Furthermore, our study is the first to compare the accuracy of HH detection with HRM in both primary and revision bariatric surgeries. Although revision bariatric surgery can be performed with comparable perioperative outcomes in experienced hands, adhesions complicate surgical dissection, making preoperative HH detection even more important [10, 26]. Patients undergoing revision bariatric surgery to LSG after LAGB removal are routinely assessed with HRM in our center. This subgroup analysis was conducted due to concerns that previous surgery could result in alterations to the native angle of His or be associated with adhesions that would potentially reduce the diagnostic accuracy of HRM. However, this concern was not reflected in the findings from the study cohort. High-resolution manometry had a comparable and even favorable sensitivity, specificity, and diagnostic accuracy in revision bariatric surgery patients. However, we recognize the diagnostic test accuracy of primary (54.3%, 95% CI 34.5–73.1%) and revision (76.3%, 95% CI 60.0–88.4%) bariatric surgery had mostly overlapping confidence intervals.

Preoperative HH detection has potential advantages in reducing the amount of intraoperative dissection required for hiatal assessment and improving the validity of the patient consent process. Although accurate preoperative assessment could negate dissection of a dense pseudocapsule and right crural exposure in revision surgery, the low sensitivity of HRM assessment (48.7%) does not support this. Preoperative HH detection helps inform patient consent and operative decision making. If HH was diagnosed preoperatively in patients with significant GERD symptoms, LSG and HH repair remained a valid operative option. In patients with significant GERD symptoms, without a correctable anatomical defect, RYGB or other bypass procedure was favored. Additionally, it is recognized that HRM assessment provides valuable motility assessment, well beyond the identification of HH. Although HRM findings of esophageal dysmotility would guide the type of revision surgery offered, detailed motility descript and analysis were not within the scope of this study.

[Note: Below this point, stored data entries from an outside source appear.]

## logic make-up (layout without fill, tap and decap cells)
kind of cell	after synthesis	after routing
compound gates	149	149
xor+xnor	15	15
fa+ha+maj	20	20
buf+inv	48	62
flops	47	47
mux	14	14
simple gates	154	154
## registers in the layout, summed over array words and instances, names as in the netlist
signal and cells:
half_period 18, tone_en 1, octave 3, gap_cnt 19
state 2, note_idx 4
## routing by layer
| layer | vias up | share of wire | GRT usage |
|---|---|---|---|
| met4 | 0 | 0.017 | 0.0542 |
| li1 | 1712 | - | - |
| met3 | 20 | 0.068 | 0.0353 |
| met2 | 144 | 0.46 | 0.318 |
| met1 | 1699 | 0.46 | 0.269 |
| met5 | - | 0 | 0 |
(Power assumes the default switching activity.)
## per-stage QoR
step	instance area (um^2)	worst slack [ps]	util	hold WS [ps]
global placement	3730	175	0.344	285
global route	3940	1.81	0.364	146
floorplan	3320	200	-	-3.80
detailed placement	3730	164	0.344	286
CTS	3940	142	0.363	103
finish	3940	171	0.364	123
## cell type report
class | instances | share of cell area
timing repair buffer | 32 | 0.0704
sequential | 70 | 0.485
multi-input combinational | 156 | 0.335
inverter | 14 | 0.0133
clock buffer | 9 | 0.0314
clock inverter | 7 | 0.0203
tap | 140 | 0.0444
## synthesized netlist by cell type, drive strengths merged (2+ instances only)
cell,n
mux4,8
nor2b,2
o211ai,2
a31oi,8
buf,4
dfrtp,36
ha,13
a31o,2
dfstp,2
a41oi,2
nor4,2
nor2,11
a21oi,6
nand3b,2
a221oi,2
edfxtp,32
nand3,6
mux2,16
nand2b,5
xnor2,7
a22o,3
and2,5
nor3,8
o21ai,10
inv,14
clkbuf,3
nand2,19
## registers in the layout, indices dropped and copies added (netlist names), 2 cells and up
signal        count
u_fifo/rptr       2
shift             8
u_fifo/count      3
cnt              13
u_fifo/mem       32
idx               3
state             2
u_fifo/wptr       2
===== src/rtl/muldiv_pkg.sv =====
// Shared constants and state encoding for the sequential unsigned multiply/divide unit.
package muldiv_pkg;

  localparam int unsigned W     = 32;
  localparam int unsigned ITER  = 32;
  localparam int unsigned CNT_W = 6;

  localparam logic OP_MUL = 1'b0;
  localparam logic OP_DIV = 1'b1;

  typedef enum logic [1:0] {
    S_IDLE = 2'd0,
    S_CALC = 2'd1,
    S_DONE = 2'd2
  } state_e;

endpackage
## src/rtl/sp_pkg.sv

```systemverilog
// Shared types and constants for the SP frame sequencer: FSM states, stage
// opcodes and default frame geometry.
package sp_pkg;

  localparam int DW_DEF      = 16;
  localparam int NWORDS_DEF  = 6;
  localparam int NSTAGES_DEF = 3;

  typedef enum logic [2:0] {
    IDLE,
    LD_MODE,
    LD_DATA,
    STAGE,
    OUT
  } state_t;

  localparam logic [2:0] OP_PASS = 3'd0;
  localparam logic [2:0] OP_REV  = 3'd1;
  localparam logic [2:0] OP_INC  = 3'd2;
  localparam logic [2:0] OP_PSUM = 3'd3;
  localparam logic [2:0] OP_NEG  = 3'd4;
  localparam logic [2:0] OP_ROTL = 3'd5;
  localparam logic [2:0] OP_ASR  = 3'd6;
  localparam logic [2:0] OP_SWAP = 3'd7;

endpackage

```

## src/rtl/sp_elem_op.sv

```systemverilog
// Per-element stage unit: maps the element index to a source index and
// computes the result word plus the running prefix-sum accumulator.
module sp_elem_op
  import sp_pkg::*;
#(
  parameter int DW     = DW_DEF,
  parameter int NWORDS = NWORDS_DEF,
  parameter int IW     = $clog2(NWORDS)
) (
  input  logic [2:0]    op,
  input  logic [IW-1:0] i,
  input  logic [DW-1:0] word,
  input  logic [DW-1:0] acc,
  output logic [IW-1:0] idx,
  output logic [DW-1:0] result,
  output logic [DW-1:0] acc_next
);

  localparam logic [IW-1:0] LAST = IW'(NWORDS - 1);

  logic [DW-1:0] sum;

  always_comb begin
    idx      = i;
    result   = word;
    acc_next = acc;
    // Element 0 restarts the running sum so no clear cycle is needed per stage.
    sum      = ((i == '0) ? '0 : acc) + word;
    case (op)
      OP_REV:  idx = LAST - i;
      OP_ROTL: idx = (i == LAST) ? '0 : i + 1'b1;
      OP_SWAP: idx = i ^ IW'(1);
      OP_INC:  result = word + 1'b1;
      OP_PSUM: begin
        result   = sum;
        acc_next = sum;
      end
      OP_NEG:  result = '0 - word;
      OP_ASR:  result = {word[DW-1], word[DW-1:1]};
      default: ;
    endcase
  end

endmodule

```

## src/rtl/sp_frame_sequencer.sv

```systemverilog
// Frame sequencer: loads 3 mode words and 6 data words, runs three ping-pong
// stages through sp_elem_op, then streams the result buffer out.
module sp_frame_sequencer
  import sp_pkg::*;
#(
  parameter int DW      = DW_DEF,
  parameter int NWORDS  = NWORDS_DEF,
  parameter int NSTAGES = NSTAGES_DEF
) (
  input  logic          clk,
  input  logic          rstn,
  input  logic          in_valid,
  input  logic [2:0]    in_mode,
  input  logic [DW-1:0] in_data,
  output logic          out_valid,
  output logic [DW-1:0] out_data,
  output logic          busy,
  output logic          err
);

  localparam int IW = $clog2(NWORDS);
  localparam int SW = (NSTAGES > 1) ? $clog2(NSTAGES) : 1;
  localparam logic [IW-1:0] EL_LAST = IW'(NWORDS - 1);
  localparam logic [SW-1:0] ST_LAST = SW'(NSTAGES - 1);

  // Handshake: in_valid qualifies every frame cycle; a frame is NSTAGES+NWORDS
  // back-to-back valid cycles, out_valid marks each result word, no backpressure.
  state_t        state;
  state_t        state_n;
  logic [IW-1:0] elc;
  logic [SW-1:0] stc;
  logic [2:0]    mode [NSTAGES];
  logic [DW-1:0] buf_a [NWORDS];
  logic [DW-1:0] buf_b [NWORDS];
  logic [DW-1:0] acc;
  logic [DW-1:0] acc_n;
  logic [DW-1:0] src_word;
  logic [DW-1:0] res;
  logic [IW-1:0] src_idx;
  logic [2:0]    cur_op;
  logic          viol;
  logic          viol_q;
  logic          err_n;

  assign cur_op = mode[stc];
  // Even stages read A and write B, odd stages the reverse; with an odd stage
  // count the final result lands in B.
  assign src_word = stc[0] ? buf_b[src_idx] : buf_a[src_idx];
  assign viol = in_valid && (state == STAGE || state == OUT);

  sp_elem_op #(
    .DW     (DW),
    .NWORDS (NWORDS),
    .IW     (IW)
  ) u_elem_op (
    .op       (cur_op),
    .i        (elc),
    .word     (src_word),
    .acc      (acc),
    .idx      (src_idx),
    .result   (res),
    .acc_next (acc_n)
  );

  always_comb begin
    state_n = state;
    err_n   = viol && !viol_q;
    case (state)
      IDLE:    if (in_valid) state_n = LD_MODE;
      LD_MODE: begin
        if (!in_valid) begin
          state_n = IDLE;
          err_n   = 1'b1;
        end else if (stc == ST_LAST) begin
          state_n = LD_DATA;
        end
      end
      LD_DATA: begin
        if (!in_valid) begin
          state_n = IDLE;
          err_n   = 1'b1;
        end else if (elc == EL_LAST) begin
          state_n = STAGE;
        end
      end
      STAGE:   if (stc == ST_LAST && elc == EL_LAST) state_n = OUT;
      OUT:     if (elc == EL_LAST) state_n = IDLE;
      default: state_n = IDLE;
    endcase
  end

  always_ff @(posedge clk or negedge rstn) begin
    if (!rstn) state <= IDLE;
    else       state <= state_n;
  end

  always_ff @(posedge clk or negedge rstn) begin
    if (!rstn) begin
      elc       <= '0;
      stc       <= '0;
      acc       <= '0;
      out_valid <= 1'b0;
      out_data  <= '0;
      busy      <= 1'b0;
      err       <= 1'b0;
      viol_q    <= 1'b0;
      for (int k = 0; k < NSTAGES; k++) mode[k] <= '0;
      for (int k = 0; k < NWORDS; k++) begin
        buf_a[k] <= '0;
        buf_b[k] <= '0;
      end
    end else begin
      err       <= err_n;
      viol_q    <= viol;
      // Outputs are registered one cycle behind OUT, so busy covers that tail.
      busy      <= (state_n != IDLE) || (state == OUT);
      out_valid <= 1'b0;
      out_data  <= '0;
      case (state)
        IDLE: begin
          elc <= '0;
          stc <= '0;
          if (in_valid) begin
            mode[0] <= in_mode;
            stc     <= SW'(1);
          end
        end
        LD_MODE: begin
          if (!in_valid) begin
            stc <= '0;
          end else begin
            mode[stc] <= in_mode;
            stc       <= (stc == ST_LAST) ? '0 : stc + 1'b1;
          end
        end
        LD_DATA: begin
          if (!in_valid) begin
            elc <= '0;
          end else begin
            buf_a[elc] <= in_data;
            elc        <= (elc == EL_LAST) ? '0 : elc + 1'b1;
          end
        end
        STAGE: begin
          acc <= acc_n;
          if (stc[0]) buf_a[elc] <= res;
          else        buf_b[elc] <= res;
          if (elc == EL_LAST) begin
            elc <= '0;
            stc <= (stc == ST_LAST) ? '0 : stc + 1'b1;
          end else begin
            elc <= elc + 1'b1;
          end
        end
        OUT: begin
          out_valid <= 1'b1;
          out_data  <= buf_b[elc];
          elc       <= (elc == EL_LAST) ? '0 : elc + 1'b1;
        end
        default: ;
      endcase
    end
  end

endmodule

```
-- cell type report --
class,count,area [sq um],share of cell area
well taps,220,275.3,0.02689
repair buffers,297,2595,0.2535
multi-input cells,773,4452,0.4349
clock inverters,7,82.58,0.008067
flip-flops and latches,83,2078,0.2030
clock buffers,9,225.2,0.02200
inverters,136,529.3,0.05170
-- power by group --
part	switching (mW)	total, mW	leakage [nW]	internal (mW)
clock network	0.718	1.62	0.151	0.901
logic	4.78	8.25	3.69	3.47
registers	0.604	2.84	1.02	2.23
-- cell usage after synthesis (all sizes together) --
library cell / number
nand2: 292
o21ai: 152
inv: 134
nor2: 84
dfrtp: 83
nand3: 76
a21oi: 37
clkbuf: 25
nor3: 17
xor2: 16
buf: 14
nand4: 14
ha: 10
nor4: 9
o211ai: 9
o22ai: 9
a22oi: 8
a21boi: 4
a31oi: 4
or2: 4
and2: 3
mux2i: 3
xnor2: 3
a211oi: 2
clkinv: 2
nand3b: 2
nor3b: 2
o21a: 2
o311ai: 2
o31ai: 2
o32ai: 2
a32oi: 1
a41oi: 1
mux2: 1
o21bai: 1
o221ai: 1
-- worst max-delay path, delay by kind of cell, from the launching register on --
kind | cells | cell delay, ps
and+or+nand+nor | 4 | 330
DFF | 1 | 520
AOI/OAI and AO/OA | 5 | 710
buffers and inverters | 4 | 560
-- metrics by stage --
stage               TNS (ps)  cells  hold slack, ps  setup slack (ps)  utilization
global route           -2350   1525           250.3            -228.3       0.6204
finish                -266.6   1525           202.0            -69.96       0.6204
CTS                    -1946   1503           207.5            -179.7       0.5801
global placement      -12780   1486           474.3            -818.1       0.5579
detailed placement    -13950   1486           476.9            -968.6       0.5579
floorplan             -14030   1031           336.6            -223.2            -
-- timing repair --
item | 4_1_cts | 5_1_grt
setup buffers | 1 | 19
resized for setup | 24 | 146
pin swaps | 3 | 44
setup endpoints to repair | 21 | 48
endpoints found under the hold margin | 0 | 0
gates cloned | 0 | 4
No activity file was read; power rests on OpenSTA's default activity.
### src/rtl/cpu_control_fsm_if.sv
// Bundles the signals between the CPU control FSM and the datapath: IR fields, the memory handshake,
// the datapath control strobes and the status outputs.
interface cpu_control_fsm_if;
    logic        addr_mode;
    logic [4:0]  opcode;
    logic        mem_ack;
    logic        acc_zero;
    logic        mem_req;
    logic        mem_we;
    logic [1:0]  addr_sel;
    logic        ir_load;
    logic        pc_inc;
    logic        pc_load;
    logic        mdr_load;
    logic        acc_load;
    logic [4:0]  alu_op;
    logic        halted;
    logic        illegal;
    logic [15:0] instr_count;

    modport master (
        input  addr_mode, opcode, mem_ack, acc_zero,
        output mem_req, mem_we, addr_sel, ir_load, pc_inc, pc_load, mdr_load,
               acc_load, alu_op, halted, illegal, instr_count
    );

    modport slave (
        output addr_mode, opcode, mem_ack, acc_zero,
        input  mem_req, mem_we, addr_sel, ir_load, pc_inc, pc_load, mdr_load,
               acc_load, alu_op, halted, illegal, instr_count
    );
endinterface

### src/rtl/cpu_control_fsm.sv
// Multi-cycle CPU control unit: fetch / decode / indirect / execute / halt sequencing with a
// request-until-ack memory handshake and Mealy load strobes.
module cpu_control_fsm (
    input  logic              clk,
    input  logic              rst_n,
    cpu_control_fsm_if.master bus
);
    typedef enum logic [2:0] {
        S_FETCH    = 3'd0,
        S_DECODE   = 3'd1,
        S_INDIRECT = 3'd2,
        S_EXECUTE  = 3'd3,
        S_HALT     = 3'd4
    } state_e;

    typedef struct packed {
        logic       mem_req;
        logic       mem_we;
        logic [1:0] addr_sel;
        logic       ir_load;
        logic       pc_inc;
        logic       pc_load;
        logic       mdr_load;
        logic       acc_load;
        logic       halted;
        logic       illegal;
    } ctrl_t;

    localparam logic [4:0] OP_NOP = 5'b00000;
    localparam logic [4:0] OP_LDA = 5'b00001;
    localparam logic [4:0] OP_STA = 5'b00010;
    localparam logic [4:0] OP_ADD = 5'b00011;
    localparam logic [4:0] OP_SUB = 5'b00100;
    localparam logic [4:0] OP_AND = 5'b00101;
    localparam logic [4:0] OP_JMP = 5'b00110;
    localparam logic [4:0] OP_JZ  = 5'b00111;
    localparam logic [4:0] OP_HLT = 5'b11111;

    state_e      r_state;
    state_e      w_next_state;
    logic        r_indirect;
    logic [15:0] r_instr_count;
    ctrl_t       w_ctrl;
    logic        w_has_operand;

    assign w_has_operand = (bus.opcode >= OP_LDA) && (bus.opcode <= OP_JZ);

    // NOTE: sequential state uses non-blocking assignments so every register samples pre-edge values.
    always_ff @(posedge clk or negedge rst_n) begin
        if (!rst_n) begin
            r_state       <= S_FETCH;
            r_indirect    <= 1'b0;
            r_instr_count <= '0;
        end else begin
            r_state <= w_next_state;
            if (r_state == S_FETCH) begin
                r_indirect <= 1'b0;
            end else if (r_state == S_INDIRECT) begin
                r_indirect <= 1'b1;
            end
            if (w_ctrl.ir_load) begin
                r_instr_count <= r_instr_count + 16'd1;
            end
        end
    end

    // NOTE: every signal gets a default before the case so no path can infer a latch.
    always_comb begin
        w_next_state = r_state;
        w_ctrl       = '0;
        case (r_state)
            S_FETCH: begin
                w_ctrl.mem_req = 1'b1;
                if (bus.mem_ack) begin
                    w_ctrl.ir_load = 1'b1;
                    w_ctrl.pc_inc  = 1'b1;
                    w_next_state   = S_DECODE;
                end
            end
            S_DECODE: begin
                if (bus.opcode == OP_HLT) begin
                    w_next_state = S_HALT;
                end else if (bus.opcode == OP_NOP) begin
                    w_next_state = S_FETCH;
                end else if (!w_has_operand) begin
                    w_ctrl.illegal = 1'b1;
                    w_next_state   = S_FETCH;
                end else if (bus.addr_mode) begin
                    w_next_state = S_INDIRECT;
                end else begin
                    w_next_state = S_EXECUTE;
                end
            end
            S_INDIRECT: begin
                w_ctrl.mem_req  = 1'b1;
                w_ctrl.addr_sel = 2'd1;
                if (bus.mem_ack) begin
                    w_ctrl.mdr_load = 1'b1;
                    w_next_state    = S_EXECUTE;
                end
            end
            S_EXECUTE: begin
                w_ctrl.addr_sel = r_indirect ? 2'd2 : 2'd1;
                case (bus.opcode)
                    OP_LDA, OP_ADD, OP_SUB, OP_AND: begin
                        w_ctrl.mem_req = 1'b1;
                        if (bus.mem_ack) begin
                            w_ctrl.acc_load = 1'b1;
                            w_next_state    = S_FETCH;
                        end
                    end
                    OP_STA: begin
                        w_ctrl.mem_req = 1'b1;
                        w_ctrl.mem_we  = 1'b1;
                        if (bus.mem_ack) begin
                            w_next_state = S_FETCH;
                        end
                    end
                    OP_JMP: begin
                        w_ctrl.pc_load = 1'b1;
                        w_next_state   = S_FETCH;
                    end
                    OP_JZ: begin
                        w_ctrl.pc_load = bus.acc_zero;
                        w_next_state   = S_FETCH;
                    end
                    default: w_next_state = S_FETCH;
                endcase
            end
            S_HALT: w_ctrl.halted = 1'b1;
            default: w_next_state = S_FETCH;
        endcase
        // Outputs are forced quiet while reset is held, so a request in flight drops immediately.
        if (!rst_n) begin
            w_ctrl = '0;
        end
    end

    assign bus.mem_req     = w_ctrl.mem_req;
    assign bus.mem_we      = w_ctrl.mem_we;
    assign bus.addr_sel    = w_ctrl.addr_sel;
    assign bus.ir_load     = w_ctrl.ir_load;
    assign bus.pc_inc      = w_ctrl.pc_inc;
    assign bus.pc_load     = w_ctrl.pc_load;
    assign bus.mdr_load    = w_ctrl.mdr_load;
    assign bus.acc_load    = w_ctrl.acc_load;
    assign bus.alu_op      = w_ctrl.acc_load ? bus.opcode : 5'd0;
    assign bus.halted      = w_ctrl.halted;
    assign bus.illegal     = w_ctrl.illegal;
    assign bus.instr_count = r_instr_count;
endmodule
`config.mk`:
```
export PLATFORM = sky130hd
export DESIGN_NAME = stream_demux_switch
export DESIGN_NICKNAME = d
export VERILOG_FILES = /design/src/rtl/stream_demux_switch.sv
export SDC_FILE = /design/constraint.sdc
export NUM_CORES = 1
export LEC_CHECK = 0
export BUFFER_PORTS_ARGS = -buffer_cell sky130_fd_sc_hd__buf_4
export CORE_MARGIN = 3
export CORE_UTILIZATION = 49
export DETAILED_ROUTE_END_ITERATION = 7
export GPL_ROUTABILITY_DRIVEN = 0
export MAX_ROUTING_LAYER = met4
export PLACE_DENSITY_LB_ADDON = 0.12
export SYNTH_ARGS = -nofsm -noshare
export SYNTH_HDL_FRONTEND = slang
export SYNTH_SLANG_ARGS = --single-unit
export TNS_END_PERCENT = 10
```
`constraint.sdc`:
```
create_clock -name clk -period 3.5 [get_ports clk]
set_input_delay 0.175 -clock clk [delete_from_list [all_inputs] [get_ports clk]]
set_output_delay 0.175 -clock clk [all_outputs]
set_load 0.05 [all_outputs]
```
**src/rtl/xor_parity_sequencer.sv**
```systemverilog
// xor_parity_sequencer
// Shares one bit-serial XOR stage among N_REQ requesters. A requester is
// granted, its word is latched, then shifted LSB-first through the XOR stage
// into an accumulator. The result is reported with a one-cycle done pulse
// together with the requester index.
//
// Build option: define XOR_SEQ_RR_EN for round-robin arbitration. Without it
// the arbiter is fixed priority (lowest index wins) and no pointer exists.
module xor_parity_sequencer #(
  parameter int N_REQ = 4,
  parameter int WIDTH = 8
) (
  input  logic                     clk,
  input  logic                     rst_n,
  input  logic [N_REQ-1:0]         req,
  input  logic [N_REQ*WIDTH-1:0]   data,
  output logic [N_REQ-1:0]         gnt,
  output logic                     busy,
  output logic                     done,
  output logic [$clog2(N_REQ)-1:0] done_id,
  output logic                     parity
);

  localparam int ID_W  = $clog2(N_REQ);
  localparam int CNT_W = $clog2(WIDTH) + 1;

  typedef enum logic [1:0] {
    S_IDLE  = 2'd0,
    S_SHIFT = 2'd1,
    S_DONE  = 2'd2
  } state_t;

  // Registered state
  state_t            state;
  logic [WIDTH-1:0]  shreg;
  logic              acc;
  logic [CNT_W-1:0]  cnt;
  logic [ID_W-1:0]   win_id;

  // Next-state values
  state_t            state_d;
  logic [WIDTH-1:0]  shreg_d;
  logic              acc_d;
  logic [CNT_W-1:0]  cnt_d;
  logic [ID_W-1:0]   win_id_d;
  logic [N_REQ-1:0]  gnt_d;
  logic              busy_d;
  logic              done_d;
  logic [ID_W-1:0]   done_id_d;
  logic              parity_d;

  // Arbiter result
  logic              arb_found;
  logic [ID_W-1:0]   arb_id;

`ifdef XOR_SEQ_RR_EN
  logic [ID_W-1:0]   rr_ptr;
  logic [ID_W-1:0]   rr_ptr_d;

  // Round-robin search: scan from the pointer, wrapping; the first high
  // request wins. Scanning downward lets the nearest index overwrite others.
  always_comb begin
    arb_found = 1'b0;
    arb_id    = '0;
    for (int k = N_REQ - 1; k >= 0; k--) begin
      if (req[(int'(rr_ptr) + k) % N_REQ]) begin
        arb_found = 1'b1;
        arb_id    = ID_W'((int'(rr_ptr) + k) % N_REQ);
      end
    end
  end
`else
  // Fixed priority: the lowest-index high request wins.
  always_comb begin
    arb_found = 1'b0;
    arb_id    = '0;
    for (int k = N_REQ - 1; k >= 0; k--) begin
      if (req[k]) begin
        arb_found = 1'b1;
        arb_id    = ID_W'(k);
      end
    end
  end
`endif

  // Next-state and next-output logic for the grant/shift/report sequence.
  always_comb begin
    // NOTE: every value gets a hold default first so no path leaves a
    // variable unassigned, which would otherwise infer a latch.
    state_d   = state;
    shreg_d   = shreg;
    acc_d     = acc;
    cnt_d     = cnt;
    win_id_d  = win_id;
    gnt_d     = gnt;
    busy_d    = busy;
    done_d    = 1'b0;
    done_id_d = done_id;
    parity_d  = parity;
`ifdef XOR_SEQ_RR_EN
    rr_ptr_d  = rr_ptr;
`endif

    unique case (state)
      S_IDLE: begin
        if (arb_found) begin
          gnt_d    = {{(N_REQ-1){1'b0}}, 1'b1} << arb_id;
          busy_d   = 1'b1;
          win_id_d = arb_id;
          shreg_d  = data[int'(arb_id)*WIDTH +: WIDTH];
          acc_d    = 1'b0;
          cnt_d    = '0;
          state_d  = S_SHIFT;
        end
      end

      S_SHIFT: begin
        acc_d   = acc ^ shreg[0];
        shreg_d = shreg >> 1;
        cnt_d   = cnt + 1'b1;
        if (cnt == CNT_W'(WIDTH - 1)) begin
          parity_d  = acc ^ shreg[0];
          done_id_d = win_id;
          done_d    = 1'b1;
          state_d   = S_DONE;
        end
      end

      S_DONE: begin
        gnt_d   = '0;
        busy_d  = 1'b0;
        state_d = S_IDLE;
`ifdef XOR_SEQ_RR_EN
        if (win_id == ID_W'(N_REQ - 1)) rr_ptr_d = '0;
        else                            rr_ptr_d = win_id + 1'b1;
`endif
      end

      default: begin
        gnt_d   = '0;
        busy_d  = 1'b0;
        state_d = S_IDLE;
      end
    endcase
  end

  // State and output registers; reset aborts any word in flight.
  always_ff @(posedge clk or negedge rst_n) begin
    // NOTE: the shift register is a small datapath register, not a memory,
    // so it is reset along with the rest to give a defined restart.
    if (!rst_n) begin
      state   <= S_IDLE;
      shreg   <= '0;
      acc     <= 1'b0;
      cnt     <= '0;
      win_id  <= '0;
      gnt     <= '0;
      busy    <= 1'b0;
      done    <= 1'b0;
      done_id <= '0;
      parity  <= 1'b0;
`ifdef XOR_SEQ_RR_EN
      rr_ptr  <= '0;
`endif
    end else begin
      // NOTE: non-blocking assignments so every register samples the
      // values from before this edge, regardless of statement order.
      state   <= state_d;
      shreg   <= shreg_d;
      acc     <= acc_d;
      cnt     <= cnt_d;
      win_id  <= win_id_d;
      gnt     <= gnt_d;
      busy    <= busy_d;
      done    <= done_d;
      done_id <= done_id_d;
      parity  <= parity_d;
`ifdef XOR_SEQ_RR_EN
      rr_ptr  <= rr_ptr_d;
`endif
    end
  end

endmodule

```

Our study is limited by its retrospective nature. As preoperative endoscopy was not protocol, the comparison between HRM and endoscopy in our series is subject to potential selection bias. Revision bariatric surgery is also a term that covers an array of primary and revision procedures. The primary operation was LAGB and revision procedure was a combination of LSG and RYGB in our series. Although a different primary bariatric operation could affect the accuracy of HRM assessment for HH, it was not in the scope of this study. The inherent subjectivity of intraoperative findings as the reference standard by consensus is an ongoing concern. Perhaps additional intraoperative esophageal hiatus measurements and blinding the surgeon to preoperative investigation results may improve the objectivity of assessment and reduce the risk of bias with the reference standard.

Conclusions

High-resolution manometry for the detection of HH before bariatric surgery has a high specificity and maintains a high accuracy in both primary and revision bariatric surgery. Accuracy of HRM was superior to endoscopy in preoperative HH detection.